STATISTICS Course

Linear regression

Go back

Everything related to linear regression such as simple/multiple linear regression, synergy, and the conditions for a regression model to be valid.


Simple linear regression

You will use the function lm.

# regression Y = a + b * X
# Y = quantitative variable
# X = quantitative/qualitative variable
model <- lm(Y ~ X, data=ech)
# or
model <- lm(ech$Y ~ ech$X)
# check the result table
summary(model)

I made an example here.

Note: you may also give a subset to lm using subset parameter if you were planning to use subset function.

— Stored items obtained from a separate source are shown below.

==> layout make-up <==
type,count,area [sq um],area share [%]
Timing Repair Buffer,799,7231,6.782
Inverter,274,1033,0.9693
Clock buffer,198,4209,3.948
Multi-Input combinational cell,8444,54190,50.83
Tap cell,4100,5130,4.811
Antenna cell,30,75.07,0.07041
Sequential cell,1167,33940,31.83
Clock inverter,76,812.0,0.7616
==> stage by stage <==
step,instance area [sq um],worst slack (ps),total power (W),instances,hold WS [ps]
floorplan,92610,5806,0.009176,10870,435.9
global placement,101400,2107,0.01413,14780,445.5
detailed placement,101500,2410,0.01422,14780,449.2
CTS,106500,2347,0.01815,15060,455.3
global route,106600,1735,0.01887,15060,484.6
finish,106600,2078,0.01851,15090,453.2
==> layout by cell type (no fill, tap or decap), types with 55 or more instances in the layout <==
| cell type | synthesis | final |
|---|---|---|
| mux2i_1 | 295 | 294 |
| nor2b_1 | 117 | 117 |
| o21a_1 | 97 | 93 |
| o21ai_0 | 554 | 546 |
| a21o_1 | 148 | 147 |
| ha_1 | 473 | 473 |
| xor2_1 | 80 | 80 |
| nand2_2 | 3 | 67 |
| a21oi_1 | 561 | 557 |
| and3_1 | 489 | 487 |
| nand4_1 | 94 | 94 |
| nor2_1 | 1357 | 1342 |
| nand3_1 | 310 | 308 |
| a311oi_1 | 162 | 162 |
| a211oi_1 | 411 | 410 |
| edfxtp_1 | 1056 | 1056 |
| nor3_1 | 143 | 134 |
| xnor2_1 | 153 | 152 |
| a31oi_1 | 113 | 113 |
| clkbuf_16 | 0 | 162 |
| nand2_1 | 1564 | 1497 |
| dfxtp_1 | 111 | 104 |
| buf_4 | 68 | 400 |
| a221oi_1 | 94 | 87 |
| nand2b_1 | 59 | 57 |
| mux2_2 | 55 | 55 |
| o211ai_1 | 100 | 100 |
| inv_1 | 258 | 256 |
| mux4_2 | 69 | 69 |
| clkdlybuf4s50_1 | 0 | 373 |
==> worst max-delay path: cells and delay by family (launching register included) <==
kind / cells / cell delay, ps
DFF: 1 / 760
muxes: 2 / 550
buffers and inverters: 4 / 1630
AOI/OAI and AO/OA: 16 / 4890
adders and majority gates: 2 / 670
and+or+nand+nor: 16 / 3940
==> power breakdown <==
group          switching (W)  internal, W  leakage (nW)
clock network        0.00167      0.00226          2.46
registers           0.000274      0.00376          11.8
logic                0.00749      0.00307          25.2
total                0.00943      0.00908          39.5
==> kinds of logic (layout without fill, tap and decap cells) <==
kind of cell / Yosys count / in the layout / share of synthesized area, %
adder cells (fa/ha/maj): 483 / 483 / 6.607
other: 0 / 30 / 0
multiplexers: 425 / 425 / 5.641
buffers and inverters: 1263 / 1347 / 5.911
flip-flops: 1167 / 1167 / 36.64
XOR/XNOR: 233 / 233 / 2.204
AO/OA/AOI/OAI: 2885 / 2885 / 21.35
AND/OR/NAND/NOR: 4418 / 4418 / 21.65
Background: an optimization exercise with open tools, aiming at small area, a short achievable clock period and few clock cycles. Do not read the settings as production practice.
Function was checked by simulation only, so behaviour that the tests miss may differ from the original.
Power figures rest on the tool's default switching activity, not on a simulated workload.

Setup of rev 12:
Design asmi_exec, start of the top module:
module asmi_exec (
    input  wire        clk,
    input  wire        rst,
    input  wire        policy,        
    input  wire        line_valid,
    output wire        line_ready,
    input  wire        line_eoi,      
    input  wire        line_lbl,      
    input  wire [3:0]  line_err,      
    input  wire [63:0] line_diw,
    output wire        mem_req,
    output wire        mem_we,
    output wire [9:0]  mem_addr,
    output wire [31:0] mem_wdata,
    input  wire [31:0] mem_rdata,
    output wire        print_valid,
    output wire [3:0]  print_idx,
    output wire [31:0] print_val,
    output wire        err_valid,
    output wire [3:0]  err_code,
    output wire [32:0] err_detail,
    output wire        lbl_valid,
    output wire [9:0]  lbl_addr,
    output reg         done,
    output reg  [1:0]  outcome
);
    localparam OP_MOV   = 5'h01, OP_ADD = 5'h02, OP_SUB = 5'h03, OP_ADC = 5'h04,
               OP_SBC   = 5'h05, OP_LSL = 5'h06, OP_LSR = 5'h07, OP_ASR = 5'h08,
               OP_ROR   = 5'h09, OP_RRX = 5'h0A, OP_MUL = 5'h0B, OP_AND = 5'h0C,
               OP_ORR   = 5'h0D, OP_EOR = 5'h0E, OP_BIC = 5'h0F, OP_LDR = 5'h10,
               OP_STR   = 5'h11, OP_PRINT = 5'h12, OP_LABEL = 5'h1E, OP_EXIT = 5'h1F;
    localparam E_BOUNDS_ADDRESS = 4'h8, E_BOUNDS_LABEL = 4'h9,
               E_UNKNOWN_OPCODE = 4'hB, E_ILLEGAL_DIW  = 4'hF;
    integer i;
    genvar  g;
    reg        batch;
    reg        carry;
    reg [10:0] nla;                   
    reg        rst_r;                 
    reg        d_v;
    reg        d_eoi, d_lbl, d_rsvdz;
    reg [3:0]  d_err, d_rd, d_rn, d_rm;
    reg [4:0]  d_opc;
    reg [2:0]  d_mode;
    reg [31:0] d_imm;
    reg        e_v;
    reg [3:0]  e_rd;
    reg [31:0] opA, opB, opC;
    reg        e_pre_ok;              
    reg [3:0]  e_fcode;               
    reg        e_eoi, e_lbld, e_ldr, e_str, e_print, e_labd, e_exit, e_wop;
    reg        e_negoff, e_mul;
    reg [1:0]  e_ph;                  
    reg [31:0] mX;                    
    reg [4:0]  e_rr;                  
  ...
For scale: ~900 flip-flops, ~240 I/O pins.
export LEC_CHECK = 0
export CAP_MARGIN = 20
export CORE_MARGIN = 2
export CORE_UTILIZATION = 30
export PLACE_DENSITY = 0.5
export SLEW_MARGIN = 20
create_clock -name core_clock -period 14.0 [get_ports {clk}]
standard.sh (not shown) runs the stock make flow with config.mk's settings and CLKGATE_MAP_FILE= SYNTH_SCRIPT=/design/flow/synth_recipe.tcl, a recipe that flattens the netlist after the stock synthesis.
==> flow/flow/run.sh <==
#!/bin/bash
# The standard layout (standard synthesis unchanged), with timing repair asked
# to leave a setup margin so that the layout runs well below the 14 ns clock.
set -euo pipefail
bash standard.sh SETUP_SLACK_MARGIN=10 finish > standard_flow.log 2>&1
Rev 12: PASS, flow complete, no timing, DRC or antenna violations
Testbench counts of rev 12, summed over its fixed seeds: cycles 11,458.
This is an optimization exercise on Yosys and OpenROAD, whose aim is small area, a short achievable clock period and few clock cycles, not a production implementation. In this exercise RTL edits were held to simulation tests only and were not proved equivalent to the original. Power and IR drop assume default switching activity.

==> flow/design.v <==
module gfce_crc_byte (
    input  wire [15:0] crc_in,
    input  wire [7:0]  data,
    output reg  [15:0] crc_out
);
    integer i;
    always @(*) begin
        crc_out = crc_in ^ {8'h00, data};
        for (i = 0; i < 8; i = i + 1) begin
            if (crc_out[0])
                crc_out = (crc_out >> 1) ^ 16'h8408;
            else
                crc_out = crc_out >> 1;
        end
    end
endmodule
module gfce_tx #(
    parameter [7:0] LOCAL_ADDR = 8'h42
) (
    input  wire       clk,
    input  wire       rst,
    input  wire       req_valid,
    output wire       req_ready,
    input  wire [7:0] req_dest,
    input  wire [7:0] req_cmd,
    input  wire [7:0] req_plen,
    input  wire       pl_valid,
    output wire       pl_ready,
    input  wire [7:0] pl_data,
    output wire       out_valid,
    input  wire       out_ready,
    output wire [7:0] out_data,
    output wire       done,
    output wire [3:0] done_status,
    output wire [7:0] done_inserted
);
    localparam [7:0] ESC = 8'hE0, ACK = 8'hE1, SOF = 8'hE2, EOF = 8'hE3;
    localparam [15:0] CRC_SOF = 16'hC4FF;    
    reg s_start, s_dest, s_len, s_src, s_cmd, s_pay, s_crch, s_crcl, s_eof, s_ack, s_rej;
    reg        hv;             
    reg [7:0]  h;
    reg        pend;           
    reg [1:0]  pend_lo;        
    reg [15:0] crc;            
    reg [7:0]  count;          
    reg [7:0]  inserted;       
    wire gen = !hv || out_ready;     
    wire pop = hv && out_ready;
    assign out_valid     = hv;
    assign out_data      = h;
    assign done          = (s_start && pop) || s_rej;
    assign done_status   = {s_rej, 3'b000};
    assign done_inserted = inserted;
    function automatic is_res(input [7:0] b);
        is_res = (b[7:2] == 6'b111000);
    endfunction
    wire [7:0] len_byte = {req_plen[7:3] + 5'd1, req_plen[2:0]};
    wire       too_long = (req_plen[7:3] == 5'b11111);    
    wire [7:0] fc = ({8{s_dest}} & req_dest) | ({8{s_len}} & len_byte) |
                    ({8{s_src}} & LOCAL_ADDR) | ({8{s_cmd}} & req_cmd) |
                    ({8{s_pay}} & pl_data);
    wire [7:0] fb = fc | ({8{s_crch}} & crc[15:8]) | ({8{s_crcl}} & crc[7:0]);
    wire res = (s_dest && is_res(req_dest)) || (s_len && (req_plen[7:2] == 6'b110110)) ||
               (s_cmd && is_res(req_cmd)) || (s_pay && is_res(pl_data)) ||
               (s_crch && is_res(crc[15:8])) || (s_crcl && is_res(crc[7:0]));
    wire [15:0] crc_next;
    gfce_crc_byte u_crc (.crc_in(crc), .data(fc), .crc_out(crc_next));
    wire interior = s_dest || s_len || s_src || s_cmd || s_pay || s_crch || s_crcl;
    wire ready_st = (interior && !s_pay) || (s_pay && pl_valid) || s_eof || s_ack;
    wire go       = gen && !pend;
    wire proc     = go && ready_st;                           
    wire start    = gen && s_start && req_valid && !too_long;  
    wire reject   = s_start && !hv && req_valid && too_long;
    wire esc_now  = proc && res;
    wire push     = gen && (pend || ready_st || (s_start && req_valid && !too_long));
    assign req_ready = (s_cmd && go) || s_rej;
    assign pl_ready  = s_pay && go;
    reg [7:0] pb;
    always @(*) begin
        if (pend)
            pb = {6'b110000, pend_lo};
        else if (s_start)
            pb = SOF;
        else if (s_eof)
            pb = EOF;
        else if (s_ack)
            pb = ACK;
        else if (res)
            pb = ESC;
        else
            pb = fb;
    end
    always @(posedge clk) begin
        if (rst) begin
            s_start <= 1'b1;
            s_dest  <= 1'b0;
            s_len   <= 1'b0;
            s_src   <= 1'b0;
            s_cmd   <= 1'b0;
            s_pay   <= 1'b0;
            s_crch  <= 1'b0;
            s_crcl  <= 1'b0;
            s_eof   <= 1'b0;
            s_ack   <= 1'b0;
            s_rej   <= 1'b0;
            hv      <= 1'b0;
            pend    <= 1'b0;
        end else begin
            if (push) hv <= 1'b1;
            else if (pop) hv <= 1'b0;
            if (gen) begin
                if (pend) pend <= 1'b0;
                else if (esc_now) pend <= 1'b1;
            end
            if (start) begin
                s_start <= 1'b0;
                s_dest  <= 1'b1;
            end
            if (reject) begin
                s_start <= 1'b0;
                s_rej   <= 1'b1;
            end
            if (s_rej) begin
                s_rej   <= 1'b0;
                s_start <= 1'b1;
            end
            if (proc) begin
                s_dest <= 1'b0;
                s_len  <= s_dest;
                s_src  <= s_len;
                s_cmd  <= s_src;
                s_crcl <= s_crch;
                s_eof  <= s_crcl;
                s_ack  <= s_eof;
                if (s_ack) s_start <= 1'b1;
                if (s_cmd) begin
                    s_pay  <= (req_plen != 8'd0);
                    s_crch <= (req_plen == 8'd0);
                end else begin
                    s_pay  <= s_pay && (count != 8'd1);
                    s_crch <= s_pay && (count == 8'd1);
                end
            end
        end
    end
    always @(posedge clk) begin
        if (push) h <= pb;
        if (esc_now) pend_lo <= fb[1:0];
        if (start)
            crc <= CRC_SOF;
        else if (proc && (s_dest || s_len || s_src || s_cmd || s_pay))
            crc <= crc_next;
        if (start)
            inserted <= 8'd0;
        else if (esc_now)
            inserted <= inserted + 8'd1;
        if (proc && s_cmd)
            count <= req_plen;
        else if (proc && s_pay)
            count <= count - 8'd1;
    end
endmodule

Multiple linear regression

The following model $Y = a + b X + c Z + d T + ... + residual$ is given by

model <- lm(Y ~ X + Z + T)

I made an example here.

Note that the result interpretation is a bit different, if you have $b = 0.6$, $c = 0.1$, $d = 0.2$ then increasing $X$ by 1 tend to increase $Y$ by $0.6+0.1+0.2=0.9$.


Synergy

If you want to know the correlation for $\text{X AND Z}$ then you should use $*$ operator.

model <- lm(Y ~ X * Z)

This is called a synergy. Beware that you can't do (I don't know why)

lm(Y ~ X + Z + X*Z)
# do it separatly
lm(Y ~ X + Z)
lm(Y ~ X * Z)

Conditions

  • Normality of Residuals
    • resid(model) or residuals(model)
    • try using a histogram, a QQ-plot
  • Residuals' variance must not be dependent on the variables
  • No correlation

The more Residual standard error (RSE) is small, and the more our model will be accurate.

The Multiple R-squared ($R^2$) is used to compare models. This is the percent (if multiplied by 100) of the variance explained by the predictor variables. This is telling us how much the predictor variables are predicting the result of the response variable.